Dataset records
==============================
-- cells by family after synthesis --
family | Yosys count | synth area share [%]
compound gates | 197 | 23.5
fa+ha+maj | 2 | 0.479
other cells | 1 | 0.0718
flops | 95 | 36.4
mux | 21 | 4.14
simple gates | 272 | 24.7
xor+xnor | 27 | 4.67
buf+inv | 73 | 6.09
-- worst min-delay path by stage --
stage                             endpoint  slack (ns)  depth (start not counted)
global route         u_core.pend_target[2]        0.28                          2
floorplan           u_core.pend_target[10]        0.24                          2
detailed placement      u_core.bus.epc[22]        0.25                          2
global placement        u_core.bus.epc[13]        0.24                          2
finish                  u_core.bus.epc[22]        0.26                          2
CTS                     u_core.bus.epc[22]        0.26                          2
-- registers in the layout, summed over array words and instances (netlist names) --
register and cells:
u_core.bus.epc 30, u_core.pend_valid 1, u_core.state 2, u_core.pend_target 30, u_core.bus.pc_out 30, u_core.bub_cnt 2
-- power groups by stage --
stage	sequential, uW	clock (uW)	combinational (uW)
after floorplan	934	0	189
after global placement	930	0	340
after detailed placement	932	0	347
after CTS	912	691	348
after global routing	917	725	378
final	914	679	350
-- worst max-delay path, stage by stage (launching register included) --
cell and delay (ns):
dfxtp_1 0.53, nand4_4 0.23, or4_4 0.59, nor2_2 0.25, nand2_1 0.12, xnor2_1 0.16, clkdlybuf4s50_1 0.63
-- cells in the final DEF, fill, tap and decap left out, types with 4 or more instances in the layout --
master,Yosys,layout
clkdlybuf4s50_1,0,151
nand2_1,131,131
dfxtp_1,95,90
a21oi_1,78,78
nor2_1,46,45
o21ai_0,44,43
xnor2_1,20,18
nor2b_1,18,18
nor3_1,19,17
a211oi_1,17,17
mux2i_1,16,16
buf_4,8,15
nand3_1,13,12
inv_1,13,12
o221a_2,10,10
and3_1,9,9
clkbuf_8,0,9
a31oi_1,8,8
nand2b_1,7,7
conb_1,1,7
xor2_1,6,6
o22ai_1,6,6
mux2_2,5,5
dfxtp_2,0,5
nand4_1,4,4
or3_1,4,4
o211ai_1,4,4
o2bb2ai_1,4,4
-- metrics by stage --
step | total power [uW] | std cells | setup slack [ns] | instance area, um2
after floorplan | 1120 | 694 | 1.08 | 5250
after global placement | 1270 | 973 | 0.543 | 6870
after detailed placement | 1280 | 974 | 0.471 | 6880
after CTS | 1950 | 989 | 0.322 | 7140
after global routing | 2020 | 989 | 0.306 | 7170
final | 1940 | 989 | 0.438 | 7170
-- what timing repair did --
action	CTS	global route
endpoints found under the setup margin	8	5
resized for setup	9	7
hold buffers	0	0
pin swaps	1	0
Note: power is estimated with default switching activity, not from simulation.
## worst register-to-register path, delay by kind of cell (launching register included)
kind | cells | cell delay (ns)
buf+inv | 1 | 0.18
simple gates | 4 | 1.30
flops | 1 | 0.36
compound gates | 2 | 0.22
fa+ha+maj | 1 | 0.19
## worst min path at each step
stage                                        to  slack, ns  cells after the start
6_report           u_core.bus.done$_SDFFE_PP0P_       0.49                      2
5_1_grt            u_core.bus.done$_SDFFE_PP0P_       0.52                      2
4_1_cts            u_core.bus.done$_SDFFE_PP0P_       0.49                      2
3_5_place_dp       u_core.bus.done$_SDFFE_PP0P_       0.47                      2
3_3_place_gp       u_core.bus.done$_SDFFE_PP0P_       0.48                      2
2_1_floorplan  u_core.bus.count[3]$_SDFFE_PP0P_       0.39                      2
==> src/rtl/cevero_dvfs_pkg.sv <==
// Shared constants, types and step helpers for the CEVERO error-driven DVFS controller.
package cevero_dvfs_pkg;

  localparam int DEF_WINDOW_CYCLES = 64;
  localparam int DEF_ERR_THRESHOLD = 4;
  localparam int DEF_RELAX_CYCLES  = 1024;
  localparam int DEF_V_MAX         = 7;
  localparam int DEF_F_STEP        = 10;
  localparam int DEF_F_MIN         = 50;

  localparam int ERR_CNT_W = 8;
  localparam int V_W       = 3;
  localparam int F_W       = 32;

  typedef logic [V_W-1:0]       volt_t;
  typedef logic [F_W-1:0]       freq_t;
  typedef logic [ERR_CNT_W-1:0] err_cnt_t;

  typedef enum logic [1:0] {
    ACT_HOLD,
    ACT_ESCALATE,
    ACT_RELAX
  } dvfs_act_e;

  // One voltage code toward the target; unchanged once it is reached.
  function automatic volt_t volt_toward(volt_t cur, volt_t tgt);
    volt_t res;
    res = cur;
    if (cur > tgt)      res = cur - V_W'(1);
    else if (cur < tgt) res = cur + V_W'(1);
    return res;
  endfunction

  // One frequency step toward the target, landing exactly on it when closer than a step.
  function automatic freq_t freq_toward(freq_t cur, freq_t tgt, freq_t step);
    freq_t res;
    res = cur;
    if (cur > tgt)      res = (cur - tgt >= step) ? cur - step : tgt;
    else if (cur < tgt) res = (tgt - cur >= step) ? cur + step : tgt;
    return res;
  endfunction

endpackage

==> src/rtl/cevero_dvfs_if.sv <==
// Error input, default settings and commanded voltage/frequency of the DVFS controller.
interface cevero_dvfs_if
  import cevero_dvfs_pkg::*;
();

  logic     error_i;
  volt_t    def_voltage_i;
  freq_t    def_freq_i;
  volt_t    set_voltage_o;
  freq_t    set_freq_o;
  err_cnt_t err_count_o;

  modport slave (
    input  error_i, def_voltage_i, def_freq_i,
    output set_voltage_o, set_freq_o, err_count_o
  );

  modport master (
    output error_i, def_voltage_i, def_freq_i,
    input  set_voltage_o, set_freq_o, err_count_o
  );

endinterface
==============================
*Problem requirements*.
All entries above are to be repeated verbatim, down to the last line.

*Reply*.
-- cells by family after synthesis --
family | Yosys count | synth area share [%]
compound gates | 197 | 23.5
fa+ha+maj | 2 | 0.479
other cells | 1 | 0.0718
flops | 95 | 36.4
mux | 21 | 4.14
simple gates | 272 | 24.7
xor+xnor | 27 | 4.67
buf+inv | 73 | 6.09
-- worst min-delay path by stage --
stage                             endpoint  slack (ns)  depth (start not counted)
global route         u_core.pend_target[2]        0.28                          2
floorplan           u_core.pend_target[10]        0.24                          2
detailed placement      u_core.bus.epc[22]        0.25                          2
global placement        u_core.bus.epc[13]        0.24                          2
finish                  u_core.bus.epc[22]        0.26                          2
CTS                     u_core.bus.epc[22]        0.26                          2
-- registers in the layout, summed over array words and instances (netlist names) --
register and cells:
u_core.bus.epc 30, u_core.pend_valid 1, u_core.state 2, u_core.pend_target 30, u_core.bus.pc_out 30, u_core.bub_cnt 2
-- power groups by stage --
stage	sequential, uW	clock (uW)	combinational (uW)
after floorplan	934	0	189
after global placement	930	0	340
after detailed placement	932	0	347
after CTS	912	691	348
after global routing	917	725	378
final	914	679	350
-- worst max-delay path, stage by stage (launching register included) --
cell and delay (ns):
dfxtp_1 0.53, nand4_4 0.23, or4_4 0.59, nor2_2 0.25, nand2_1 0.12, xnor2_1 0.16, clkdlybuf4s50_1 0.63
-- cells in the final DEF, fill, tap and decap left out, types with 4 or more instances in the layout --
master,Yosys,layout
clkdlybuf4s50_1,0,151
nand2_1,131,131
dfxtp_1,95,90
a21oi_1,78,78
nor2_1,46,45
o21ai_0,44,43
xnor2_1,20,18
nor2b_1,18,18
nor3_1,19,17
a211oi_1,17,17
mux2i_1,16,16
buf_4,8,15
nand3_1,13,12
inv_1,13,12
o221a_2,10,10
and3_1,9,9
clkbuf_8,0,9
a31oi_1,8,8
nand2b_1,7,7
conb_1,1,7
xor2_1,6,6
o22ai_1,6,6
mux2_2,5,5
dfxtp_2,0,5
nand4_1,4,4
or3_1,4,4
o211ai_1,4,4
o2bb2ai_1,4,4
-- metrics by stage --
step | total power [uW] | std cells | setup slack [ns] | instance area, um2
after floorplan | 1120 | 694 | 1.08 | 5250
after global placement | 1270 | 973 | 0.543 | 6870
after detailed placement | 1280 | 974 | 0.471 | 6880
after CTS | 1950 | 989 | 0.322 | 7140
after global routing | 2020 | 989 | 0.306 | 7170
final | 1940 | 989 | 0.438 | 7170
-- what timing repair did --
action	CTS	global route
endpoints found under the setup margin	8	5
resized for setup	9	7
hold buffers	0	0
pin swaps	1	0
Note: power is estimated with default switching activity, not from simulation.
## worst register-to-register path, delay by kind of cell (launching register included)
kind | cells | cell delay (ns)
buf+inv | 1 | 0.18
simple gates | 4 | 1.30
flops | 1 | 0.36
compound gates | 2 | 0.22
fa+ha+maj | 1 | 0.19
## worst min path at each step
stage                                        to  slack, ns  cells after the start
6_report           u_core.bus.done$_SDFFE_PP0P_       0.49                      2
5_1_grt            u_core.bus.done$_SDFFE_PP0P_       0.52                      2
4_1_cts            u_core.bus.done$_SDFFE_PP0P_       0.49                      2
3_5_place_dp       u_core.bus.done$_SDFFE_PP0P_       0.47                      2
3_3_place_gp       u_core.bus.done$_SDFFE_PP0P_       0.48                      2
2_1_floorplan  u_core.bus.count[3]$_SDFFE_PP0P_       0.39                      2
==> src/rtl/cevero_dvfs_pkg.sv <==
// Shared constants, types and step helpers for the CEVERO error-driven DVFS controller.
package cevero_dvfs_pkg;

  localparam int DEF_WINDOW_CYCLES = 64;
  localparam int DEF_ERR_THRESHOLD = 4;
  localparam int DEF_RELAX_CYCLES  = 1024;
  localparam int DEF_V_MAX         = 7;
  localparam int DEF_F_STEP        = 10;
  localparam int DEF_F_MIN         = 50;

  localparam int ERR_CNT_W = 8;
  localparam int V_W       = 3;
  localparam int F_W       = 32;

  typedef logic [V_W-1:0]       volt_t;
  typedef logic [F_W-1:0]       freq_t;
  typedef logic [ERR_CNT_W-1:0] err_cnt_t;

  typedef enum logic [1:0] {
    ACT_HOLD,
    ACT_ESCALATE,
    ACT_RELAX
  } dvfs_act_e;

  // One voltage code toward the target; unchanged once it is reached.
  function automatic volt_t volt_toward(volt_t cur, volt_t tgt);
    volt_t res;
    res = cur;
    if (cur > tgt)      res = cur - V_W'(1);
    else if (cur < tgt) res = cur + V_W'(1);
    return res;
  endfunction

  // One frequency step toward the target, landing exactly on it when closer than a step.
  function automatic freq_t freq_toward(freq_t cur, freq_t tgt, freq_t step);
    freq_t res;
    res = cur;
    if (cur > tgt)      res = (cur - tgt >= step) ? cur - step : tgt;
    else if (cur < tgt) res = (tgt - cur >= step) ? cur + step : tgt;
    return res;
  endfunction

endpackage

==> src/rtl/cevero_dvfs_if.sv <==
// Error input, default settings and commanded voltage/frequency of the DVFS controller.
interface cevero_dvfs_if
  import cevero_dvfs_pkg::*;
();

  logic     error_i;
  volt_t    def_voltage_i;
  freq_t    def_freq_i;
  volt_t    set_voltage_o;
  freq_t    set_freq_o;
  err_cnt_t err_count_o;

  modport slave (
    input  error_i, def_voltage_i, def_freq_i,
    output set_voltage_o, set_freq_o, err_count_o
  );

  modport master (
    output error_i, def_voltage_i, def_freq_i,
    input  set_voltage_o, set_freq_o, err_count_o
  );

endinterface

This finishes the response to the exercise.